- [TRY IT] The lines below starting at the line containing "endr & ~nb_new;" and ending at the line containing "drain & ~retire;" are to be repeated exactly, with both ends kept and nothing else added.

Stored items
§

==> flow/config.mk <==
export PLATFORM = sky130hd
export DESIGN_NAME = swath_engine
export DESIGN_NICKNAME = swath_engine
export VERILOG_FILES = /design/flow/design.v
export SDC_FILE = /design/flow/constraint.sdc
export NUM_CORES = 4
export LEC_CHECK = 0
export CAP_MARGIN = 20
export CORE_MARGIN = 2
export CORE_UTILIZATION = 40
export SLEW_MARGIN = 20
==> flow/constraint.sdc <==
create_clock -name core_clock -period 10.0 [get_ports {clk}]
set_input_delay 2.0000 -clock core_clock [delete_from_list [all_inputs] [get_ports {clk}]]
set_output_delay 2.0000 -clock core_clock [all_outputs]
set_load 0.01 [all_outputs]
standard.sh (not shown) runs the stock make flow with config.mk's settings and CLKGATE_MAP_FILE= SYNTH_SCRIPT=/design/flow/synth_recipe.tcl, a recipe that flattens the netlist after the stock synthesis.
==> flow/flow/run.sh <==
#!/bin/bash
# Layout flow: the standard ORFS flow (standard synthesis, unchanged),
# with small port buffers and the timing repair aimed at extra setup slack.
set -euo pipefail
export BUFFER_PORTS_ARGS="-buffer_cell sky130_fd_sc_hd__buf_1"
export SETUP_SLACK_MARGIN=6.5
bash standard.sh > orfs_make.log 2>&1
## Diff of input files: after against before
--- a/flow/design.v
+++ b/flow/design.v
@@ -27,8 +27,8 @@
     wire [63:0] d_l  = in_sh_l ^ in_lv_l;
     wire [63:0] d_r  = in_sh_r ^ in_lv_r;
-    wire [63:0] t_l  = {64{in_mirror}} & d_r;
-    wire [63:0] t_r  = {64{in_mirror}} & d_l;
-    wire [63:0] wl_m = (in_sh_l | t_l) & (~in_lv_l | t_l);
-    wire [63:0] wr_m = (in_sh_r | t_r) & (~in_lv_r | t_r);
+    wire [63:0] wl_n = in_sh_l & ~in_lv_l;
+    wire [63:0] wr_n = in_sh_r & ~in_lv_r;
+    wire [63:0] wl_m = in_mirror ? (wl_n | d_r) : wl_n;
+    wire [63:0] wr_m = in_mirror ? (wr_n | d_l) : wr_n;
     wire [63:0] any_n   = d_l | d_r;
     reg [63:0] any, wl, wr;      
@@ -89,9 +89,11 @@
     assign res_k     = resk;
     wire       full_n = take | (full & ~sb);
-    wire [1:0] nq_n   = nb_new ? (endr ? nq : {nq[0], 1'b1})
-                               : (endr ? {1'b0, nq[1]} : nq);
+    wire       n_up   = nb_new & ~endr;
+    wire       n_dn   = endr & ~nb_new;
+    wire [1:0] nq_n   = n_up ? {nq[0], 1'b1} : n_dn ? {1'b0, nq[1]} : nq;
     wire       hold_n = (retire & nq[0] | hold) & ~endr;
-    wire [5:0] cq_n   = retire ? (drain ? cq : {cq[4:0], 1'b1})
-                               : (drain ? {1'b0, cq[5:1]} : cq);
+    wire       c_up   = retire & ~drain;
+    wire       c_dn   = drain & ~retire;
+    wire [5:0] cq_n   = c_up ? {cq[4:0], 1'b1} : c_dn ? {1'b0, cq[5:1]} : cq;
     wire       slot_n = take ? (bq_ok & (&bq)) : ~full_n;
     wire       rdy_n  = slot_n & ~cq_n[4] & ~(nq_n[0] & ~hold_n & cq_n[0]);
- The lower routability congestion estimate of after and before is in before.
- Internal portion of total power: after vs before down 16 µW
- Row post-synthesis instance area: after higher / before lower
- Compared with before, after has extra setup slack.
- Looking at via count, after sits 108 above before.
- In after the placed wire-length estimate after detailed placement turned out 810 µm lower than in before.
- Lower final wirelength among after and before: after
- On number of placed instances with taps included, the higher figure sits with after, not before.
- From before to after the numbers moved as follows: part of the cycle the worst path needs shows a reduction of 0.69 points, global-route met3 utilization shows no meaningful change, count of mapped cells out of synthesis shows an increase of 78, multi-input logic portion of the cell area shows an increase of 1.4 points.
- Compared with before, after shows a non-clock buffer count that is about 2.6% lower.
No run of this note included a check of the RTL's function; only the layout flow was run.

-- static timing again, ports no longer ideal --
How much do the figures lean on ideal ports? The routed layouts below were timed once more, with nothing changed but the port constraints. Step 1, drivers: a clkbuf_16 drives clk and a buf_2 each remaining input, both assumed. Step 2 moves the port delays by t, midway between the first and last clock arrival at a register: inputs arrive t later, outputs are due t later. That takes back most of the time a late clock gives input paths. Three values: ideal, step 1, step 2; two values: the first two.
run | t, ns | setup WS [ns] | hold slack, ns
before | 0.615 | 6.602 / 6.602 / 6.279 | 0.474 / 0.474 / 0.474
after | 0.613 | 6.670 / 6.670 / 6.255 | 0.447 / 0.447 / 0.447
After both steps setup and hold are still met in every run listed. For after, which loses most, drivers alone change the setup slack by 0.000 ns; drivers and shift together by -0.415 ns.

§

- [RESULT]
+    wire       n_dn   = endr & ~nb_new;
+    wire [1:0] nq_n   = n_up ? {nq[0], 1'b1} : n_dn ? {1'b0, nq[1]} : nq;
     wire       hold_n = (retire & nq[0] | hold) & ~endr;
-    wire [5:0] cq_n   = retire ? (drain ? cq : {cq[4:0], 1'b1})
-                               : (drain ? {1'b0, cq[5:1]} : cq);
+    wire       c_up   = retire & ~drain;
+    wire       c_dn   = drain & ~retire;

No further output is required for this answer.